Tranquilizers: Personal and social consequences
Last modified: Saturday, 20. June 2009 - 3:49 pm
The personal cost of dependence on prescription sedative-hypnotics is high. Aside from the short- or long-term health effects, physical or psychological dependence may lead to family discord, job loss, birth defects in infants born to addicted mothers, and even criminal behavior and incarceration in individuals who purchase these drugs illicitly.
Although not often considered, the social cost of prescribing neuroleptics to some groups of people may be enormous. Recent research suggests that an older person living in a nursing home receives four times as many prescription drugs as an older person in their own home. Thus, some healthcare professionals are concerned that the neuroleptics are often overprescribed in the elderly — especially those living in nursing homes and long-term treatment facilities. Critics argue that these medications are often routinely used to suppress emotions and render elderly patients passive and docile, thus easing the workload of caregivers, rather than alleviating the symptoms of dementia.

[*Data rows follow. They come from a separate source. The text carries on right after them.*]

===== src/rtl/spi_ram_arbiter.sv =====
// Multi-port SPI slave hub: per-port opcode FSM, shared mailboxes and a sticky
// round-robin grant to one serial RAM bus with registered pin passthrough.
module spi_ram_arbiter #(
  parameter int NUM_PORTS  = 2,
  parameter int DATA_WIDTH = 8,
  parameter int IDX_WIDTH  = 3
) (
  input  logic                 clk,
  input  logic                 reset_n,
  input  logic [NUM_PORTS-1:0] spi_nss,
  input  logic [NUM_PORTS-1:0] spi_sck,
  input  logic [NUM_PORTS-1:0] spi_mosi,
  output logic [NUM_PORTS-1:0] spi_miso,
  output logic                 ram_nss,
  output logic                 ram_sck,
  output logic                 ram_mosi,
  input  logic                 ram_miso,
  output logic [NUM_PORTS-1:0] ram_grant
);
  // state     | meaning
  // ST_IDLE   | nss high, port inactive
  // ST_OPCODE | receiving the opcode byte
  // ST_STATUS | returning {pending, granted} every byte
  // ST_WMBOX  | each byte overwrites own mailbox
  // ST_RIDX   | receiving mailbox index
  // ST_RDATA  | returning mailbox[index] every byte
  // ST_REQ    | request issued, returns 0
  // ST_REL    | release issued, returns 0
  // ST_ACCESS | RAM passthrough when granted
  // ST_IGNORE | unknown opcode, miso 0 until nss rises
  typedef enum logic [3:0] {
    ST_IDLE, ST_OPCODE, ST_STATUS, ST_WMBOX, ST_RIDX,
    ST_RDATA, ST_REQ, ST_REL, ST_ACCESS, ST_IGNORE
  } state_t;

  localparam int CW  = $clog2(DATA_WIDTH);
  localparam int NMB = 2**IDX_WIDTH;
  localparam logic [DATA_WIDTH-1:0] OP_STATUS = DATA_WIDTH'(1);
  localparam logic [DATA_WIDTH-1:0] OP_WMBOX  = DATA_WIDTH'(2);
  localparam logic [DATA_WIDTH-1:0] OP_RMBOX  = DATA_WIDTH'(3);
  localparam logic [DATA_WIDTH-1:0] OP_REQ    = DATA_WIDTH'(4);
  localparam logic [DATA_WIDTH-1:0] OP_REL    = DATA_WIDTH'(5);
  localparam logic [DATA_WIDTH-1:0] OP_ACCESS = DATA_WIDTH'(6);

  logic [NUM_PORTS-1:0]  r_nss_s1, r_nss_s2, r_sck_s1, r_sck_s2, r_sck_q;
  logic [NUM_PORTS-1:0]  r_mosi_s1, r_mosi_s2;
  logic [NUM_PORTS-1:0]  r_miso, r_pending, r_grant, r_idx_ok;
  logic [IDX_WIDTH-1:0]  r_last;
  state_t                r_state [NUM_PORTS];
  logic [CW-1:0]         r_cnt   [NUM_PORTS];
  logic [DATA_WIDTH-1:0] r_rx    [NUM_PORTS];
  logic [DATA_WIDTH-1:0] r_tx    [NUM_PORTS];
  logic [IDX_WIDTH-1:0]  r_idx   [NUM_PORTS];
  logic [DATA_WIDTH-1:0] r_mbox  [NMB];
  logic                  r_ram_nss, r_ram_sck, r_ram_mosi;

  state_t                w_state_nxt [NUM_PORTS];
  logic [DATA_WIDTH-1:0] w_resp      [NUM_PORTS];
  logic [NUM_PORTS-1:0]  w_rise, w_fall, w_done, w_req, w_rel, w_wr, w_idx_ld, w_access;
  logic [IDX_WIDTH-1:0]  w_win;
  logic                  w_win_vld, w_ram_act;

  assign w_rise    = r_sck_s2 & ~r_sck_q;
  assign w_fall    = ~r_sck_s2 & r_sck_q;
  assign w_ram_act = |(r_grant & w_access);

  always_comb begin
    w_done   = '0;
    w_req    = '0;
    w_rel    = '0;
    w_wr     = '0;
    w_idx_ld = '0;
    w_access = '0;
    for (int p = 0; p < NUM_PORTS; p++) begin
      w_state_nxt[p] = r_state[p];
      w_resp[p]      = '0;
      w_done[p]      = w_fall[p] && (r_cnt[p] == CW'(DATA_WIDTH-1));
      w_access[p]    = (r_state[p] == ST_ACCESS);
      if (r_nss_s2[p]) begin
        w_state_nxt[p] = ST_IDLE;
      end else begin
        case (r_state[p])
          ST_IDLE: w_state_nxt[p] = ST_OPCODE;
          ST_OPCODE: if (w_done[p]) begin
            case (r_rx[p])
              OP_STATUS: begin
                w_state_nxt[p] = ST_STATUS;
                w_resp[p] = {{(DATA_WIDTH-2){1'b0}}, r_pending[p], r_grant[p]};
              end
              OP_WMBOX:  w_state_nxt[p] = ST_WMBOX;
              OP_RMBOX:  w_state_nxt[p] = ST_RIDX;
              OP_REQ:    begin w_state_nxt[p] = ST_REQ; w_req[p] = 1'b1; end
              OP_REL:    begin w_state_nxt[p] = ST_REL; w_rel[p] = 1'b1; end
              OP_ACCESS: w_state_nxt[p] = ST_ACCESS;
              default:   w_state_nxt[p] = ST_IGNORE;
            endcase
          end
          ST_STATUS: if (w_done[p])
            w_resp[p] = {{(DATA_WIDTH-2){1'b0}}, r_pending[p], r_grant[p]};
          ST_WMBOX: w_wr[p] = w_done[p];
          ST_RIDX: if (w_done[p]) begin
            w_state_nxt[p] = ST_RDATA;
            w_idx_ld[p]    = 1'b1;
            if (r_rx[p] < DATA_WIDTH'(NUM_PORTS)) w_resp[p] = r_mbox[r_rx[p][IDX_WIDTH-1:0]];
          end
          ST_RDATA: if (w_done[p] && r_idx_ok[p]) w_resp[p] = r_mbox[r_idx[p]];
          default: ;
        endcase
      end
    end
  end

  // Ports above last_grant take priority; the second loop overrides the first.
  always_comb begin
    w_win     = '0;
    w_win_vld = 1'b0;
    if (r_grant == '0) begin
      for (int i = NUM_PORTS-1; i >= 0; i--)
        if (r_pending[i] && (IDX_WIDTH'(i) <= r_last)) begin
          w_win = IDX_WIDTH'(i); w_win_vld = 1'b1;
        end
      for (int i = NUM_PORTS-1; i >= 0; i--)
        if (r_pending[i] && (IDX_WIDTH'(i) > r_last)) begin
          w_win = IDX_WIDTH'(i); w_win_vld = 1'b1;
        end
    end
  end

  always_ff @(posedge clk or negedge reset_n) begin
    if (!reset_n) begin
      r_nss_s1 <= '1; r_nss_s2 <= '1;
      r_sck_s1 <= '0; r_sck_s2 <= '0; r_sck_q <= '0;
      r_mosi_s1 <= '0; r_mosi_s2 <= '0;
      r_miso <= '0; r_pending <= '0; r_grant <= '0; r_idx_ok <= '0;
      r_last <= IDX_WIDTH'(NUM_PORTS-1);
      r_ram_nss <= 1'b1; r_ram_sck <= 1'b0; r_ram_mosi <= 1'b0;
      for (int p = 0; p < NUM_PORTS; p++) begin
        r_state[p] <= ST_IDLE; r_cnt[p] <= '0; r_rx[p] <= '0;
        r_tx[p] <= '0; r_idx[p] <= '0;
      end
      for (int i = 0; i < NMB; i++) r_mbox[i] <= '0;
    end else begin
      r_nss_s1 <= spi_nss;   r_nss_s2 <= r_nss_s1;
      r_sck_s1 <= spi_sck;   r_sck_s2 <= r_sck_s1;   r_sck_q <= r_sck_s2;
      r_mosi_s1 <= spi_mosi; r_mosi_s2 <= r_mosi_s1;
      for (int p = 0; p < NUM_PORTS; p++) begin
        r_state[p] <= w_state_nxt[p];
        if (r_nss_s2[p]) begin
          r_cnt[p] <= '0;
          r_tx[p]  <= '0;
          r_miso[p] <= 1'b0;
        end else begin
          if (w_rise[p]) r_rx[p] <= {r_mosi_s2[p], r_rx[p][DATA_WIDTH-1:1]};
          if (w_fall[p]) begin
            r_cnt[p] <= w_done[p] ? '0 : r_cnt[p] + 1'b1;
            r_tx[p]  <= w_done[p] ? w_resp[p] : (r_tx[p] >> 1);
          end
          if (w_access[p]) r_miso[p] <= r_grant[p] & ram_miso;
          else             r_miso[p] <= r_tx[p][0];
        end
        if (w_wr[p]) r_mbox[p] <= r_rx[p];
        if (w_idx_ld[p]) begin
          r_idx[p]    <= r_rx[p][IDX_WIDTH-1:0];
          r_idx_ok[p] <= (r_rx[p] < DATA_WIDTH'(NUM_PORTS));
        end
        if (w_req[p] && !r_grant[p]) r_pending[p] <= 1'b1;
        if (w_rel[p] && !r_grant[p]) r_pending[p] <= 1'b0;
        if (w_rel[p] &&  r_grant[p]) r_grant[p]   <= 1'b0;
        if (w_win_vld && (w_win == IDX_WIDTH'(p))) begin
          r_pending[p] <= 1'b0;
          r_grant[p]   <= 1'b1;
        end
      end
      if (w_win_vld) r_last <= w_win;
      if (w_ram_act) begin
        r_ram_nss  <= |(r_grant & r_nss_s2);
        r_ram_sck  <= |(r_grant & r_sck_s2);
        r_ram_mosi <= |(r_grant & r_mosi_s2);
      end else begin
        r_ram_nss  <= 1'b1;
        r_ram_sck  <= 1'b0;
        r_ram_mosi <= 1'b0;
      end
    end
  end

  assign spi_miso  = r_miso;
  assign ram_grant = r_grant;
  assign ram_nss   = r_ram_nss;
  assign ram_sck   = r_ram_sck;
  assign ram_mosi  = r_ram_mosi;
endmodule
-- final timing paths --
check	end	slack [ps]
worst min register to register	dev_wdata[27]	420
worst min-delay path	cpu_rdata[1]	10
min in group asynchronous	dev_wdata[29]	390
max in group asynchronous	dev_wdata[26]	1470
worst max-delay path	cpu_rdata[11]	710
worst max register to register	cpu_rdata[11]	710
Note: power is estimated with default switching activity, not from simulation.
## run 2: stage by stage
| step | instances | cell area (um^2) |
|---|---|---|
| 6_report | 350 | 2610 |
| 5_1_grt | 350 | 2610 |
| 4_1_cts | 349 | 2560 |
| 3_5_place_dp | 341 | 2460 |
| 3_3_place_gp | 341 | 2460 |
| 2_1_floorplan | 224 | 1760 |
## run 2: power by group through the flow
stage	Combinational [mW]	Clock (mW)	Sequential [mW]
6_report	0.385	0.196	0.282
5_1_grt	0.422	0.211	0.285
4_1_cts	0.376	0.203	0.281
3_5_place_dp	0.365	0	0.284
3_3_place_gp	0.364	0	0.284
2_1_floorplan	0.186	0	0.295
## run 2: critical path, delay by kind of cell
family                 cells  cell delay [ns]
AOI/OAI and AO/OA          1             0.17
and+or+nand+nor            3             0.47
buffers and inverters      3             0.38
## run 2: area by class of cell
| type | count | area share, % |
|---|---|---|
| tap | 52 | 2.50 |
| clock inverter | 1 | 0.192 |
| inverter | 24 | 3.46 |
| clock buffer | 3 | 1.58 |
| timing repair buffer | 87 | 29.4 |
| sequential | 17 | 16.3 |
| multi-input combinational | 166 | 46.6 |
==> config.mk <==
export PLATFORM = sky130hd
export DESIGN_NAME = ysyx_24110015_mem_arbiter
export DESIGN_NICKNAME = d
export VERILOG_FILES = /design/src/rtl/ysyx_24110015_mem_arbiter.sv
export SDC_FILE = /design/constraint.sdc
export NUM_CORES = 1
export LEC_CHECK = 0
export ABC_AREA = 1
export CORE_AREA = 4 4 140 142
export CTS_BUF_LIST = sky130_fd_sc_hd__clkbuf_4 sky130_fd_sc_hd__clkbuf_8 sky130_fd_sc_hd__clkbuf_16
export DETAILED_ROUTE_END_ITERATION = 6
export DIE_AREA = 0 0 144 146
export GPL_TIMING_DRIVEN = 1
export PLACE_DENSITY = 0.47
export REMOVE_ABC_BUFFERS = 1
export SLEW_MARGIN = 25
export SYNTH_ARGS = -nofsm -noshare
export SYNTH_HDL_FRONTEND = slang
export SYNTH_SLANG_ARGS = --single-unit
==> constraint.sdc <==
create_clock -name clk -period 2 [get_ports clk]
set_input_delay 0.5 -clock clk [delete_from_list [all_inputs] [get_ports clk]]
set_output_delay 0.5 -clock clk [all_outputs]
set_load 0.1 [all_outputs]
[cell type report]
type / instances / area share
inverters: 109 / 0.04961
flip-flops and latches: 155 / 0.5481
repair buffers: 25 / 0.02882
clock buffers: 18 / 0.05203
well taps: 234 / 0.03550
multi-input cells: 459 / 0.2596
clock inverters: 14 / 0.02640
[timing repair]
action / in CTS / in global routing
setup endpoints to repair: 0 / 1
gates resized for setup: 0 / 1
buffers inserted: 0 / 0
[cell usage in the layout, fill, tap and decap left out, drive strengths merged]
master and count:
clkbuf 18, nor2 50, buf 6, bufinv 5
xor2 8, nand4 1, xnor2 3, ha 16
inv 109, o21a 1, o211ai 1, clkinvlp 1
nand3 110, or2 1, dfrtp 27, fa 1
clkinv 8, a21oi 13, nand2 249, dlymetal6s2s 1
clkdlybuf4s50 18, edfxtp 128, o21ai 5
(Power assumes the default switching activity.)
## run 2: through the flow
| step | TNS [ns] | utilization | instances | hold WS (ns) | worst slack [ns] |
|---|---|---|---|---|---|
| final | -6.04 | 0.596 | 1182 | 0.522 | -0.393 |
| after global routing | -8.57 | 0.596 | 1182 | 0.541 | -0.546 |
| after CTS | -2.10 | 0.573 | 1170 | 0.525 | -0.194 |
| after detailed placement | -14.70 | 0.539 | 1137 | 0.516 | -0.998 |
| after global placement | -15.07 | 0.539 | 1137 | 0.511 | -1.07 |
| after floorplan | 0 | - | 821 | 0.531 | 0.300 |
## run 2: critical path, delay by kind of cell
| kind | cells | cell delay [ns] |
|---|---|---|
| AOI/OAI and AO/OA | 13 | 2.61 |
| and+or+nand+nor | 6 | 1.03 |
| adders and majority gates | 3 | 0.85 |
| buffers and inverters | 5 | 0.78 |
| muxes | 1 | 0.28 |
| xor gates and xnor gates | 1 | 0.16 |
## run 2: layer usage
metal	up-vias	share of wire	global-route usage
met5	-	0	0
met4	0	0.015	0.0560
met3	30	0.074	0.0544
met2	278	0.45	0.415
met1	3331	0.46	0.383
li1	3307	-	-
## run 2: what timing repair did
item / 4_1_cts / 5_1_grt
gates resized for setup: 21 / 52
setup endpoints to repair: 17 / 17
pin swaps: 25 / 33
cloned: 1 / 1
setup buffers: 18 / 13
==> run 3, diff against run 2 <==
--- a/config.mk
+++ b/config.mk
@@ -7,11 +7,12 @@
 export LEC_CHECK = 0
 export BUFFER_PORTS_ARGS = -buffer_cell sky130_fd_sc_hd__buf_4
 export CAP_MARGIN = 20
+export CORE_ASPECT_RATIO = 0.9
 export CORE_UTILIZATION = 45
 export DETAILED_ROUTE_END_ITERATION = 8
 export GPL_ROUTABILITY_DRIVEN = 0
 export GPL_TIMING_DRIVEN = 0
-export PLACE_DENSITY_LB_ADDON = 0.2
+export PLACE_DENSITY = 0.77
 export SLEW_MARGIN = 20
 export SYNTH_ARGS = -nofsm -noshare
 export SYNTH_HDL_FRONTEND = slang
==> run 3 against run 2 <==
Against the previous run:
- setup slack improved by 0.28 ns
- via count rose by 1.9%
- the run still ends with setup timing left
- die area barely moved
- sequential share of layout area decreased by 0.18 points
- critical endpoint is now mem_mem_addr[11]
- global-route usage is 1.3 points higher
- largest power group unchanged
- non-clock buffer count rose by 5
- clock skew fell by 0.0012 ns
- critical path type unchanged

Some maintain that rather than treating a disease or condition, neuroleptics often create another disease. Although these drugs eliminate or reduce the intensity of psychotic experiences such as delusions and hallucinations, the adverse side effects that may actually worsen the symptoms of dementia.
Dealing with the “problem” behavior of children with autism or ADHD by prescribing neuroleptics, according to some, has much in common with the treatment of the elderly. Although stimulants like methylphenidate (Ritalin) have been reportedly prescribed to large numbers of children and received much media attention, other psychotropic (mind-altering) drugs, such as the neuroleptics, are also prescribed. However, there has been virtually no testing of these drugs conducted on children, and the long-term effects are unknown.